Blast response of one-way arching masonry walls

Abstract

The dynamic response of arching unreinforced masonry walls subjected to blast loads combines a spectrum of complex physical phenomena including opening and closing of cracks, unloading and reloading, accumulation of damage, rocking, coupling of in-plane and out-of-plane responses, and time variation of the arching force. These aspects contribute to the complexity of the dynamic behavior of the masonry wall and make the dynamic analysis challenging. This study develops a new model that integrates the aforementioned characteristics of the wall behavior and presents a quantitative tool for the assessment of the complex response.

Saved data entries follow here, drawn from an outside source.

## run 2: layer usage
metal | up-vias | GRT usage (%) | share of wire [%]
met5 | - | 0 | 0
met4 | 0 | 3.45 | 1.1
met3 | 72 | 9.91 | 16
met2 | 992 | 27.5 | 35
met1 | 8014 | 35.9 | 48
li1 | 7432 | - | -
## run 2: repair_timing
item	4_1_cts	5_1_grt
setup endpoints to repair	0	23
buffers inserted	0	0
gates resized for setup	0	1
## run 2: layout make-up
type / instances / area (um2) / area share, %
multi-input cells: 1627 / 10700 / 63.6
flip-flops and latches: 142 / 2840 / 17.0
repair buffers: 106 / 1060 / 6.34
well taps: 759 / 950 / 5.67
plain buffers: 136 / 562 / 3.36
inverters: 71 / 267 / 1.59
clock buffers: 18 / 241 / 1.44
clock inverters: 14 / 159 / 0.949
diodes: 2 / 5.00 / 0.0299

The model assumes one-way flexural action of an unreinforced masonry wall and takes the form of a multi-degree-of-freedom system, where the response is described by the displacements and rotations of the masonry units. The formulation employs variational principles and accounts for equilibrium conditions, cracking, geometrically nonlinear kinematics, and nonlinear and inelastic constitutive laws. The masonry units are assumed rigid bodies, whereas the flexural longitudinal and shear deformations of the wall are due to the mortar strains only. The mortar joints and the interfaces between adjacent masonry units are represented by arrays of nonlinear longitudinal and shear springs that introduce the normal, shear, and contact interactions between blocks. The model is examined and compared against experimental results taken from the literature. The investigated features include the cracking process, the inelastic behavior of the mortar material, and its effect on the wall response. The results demonstrate the capabilities of the analysis and throw light on the dynamic nonlinear response of the arching masonry wall under blast loads.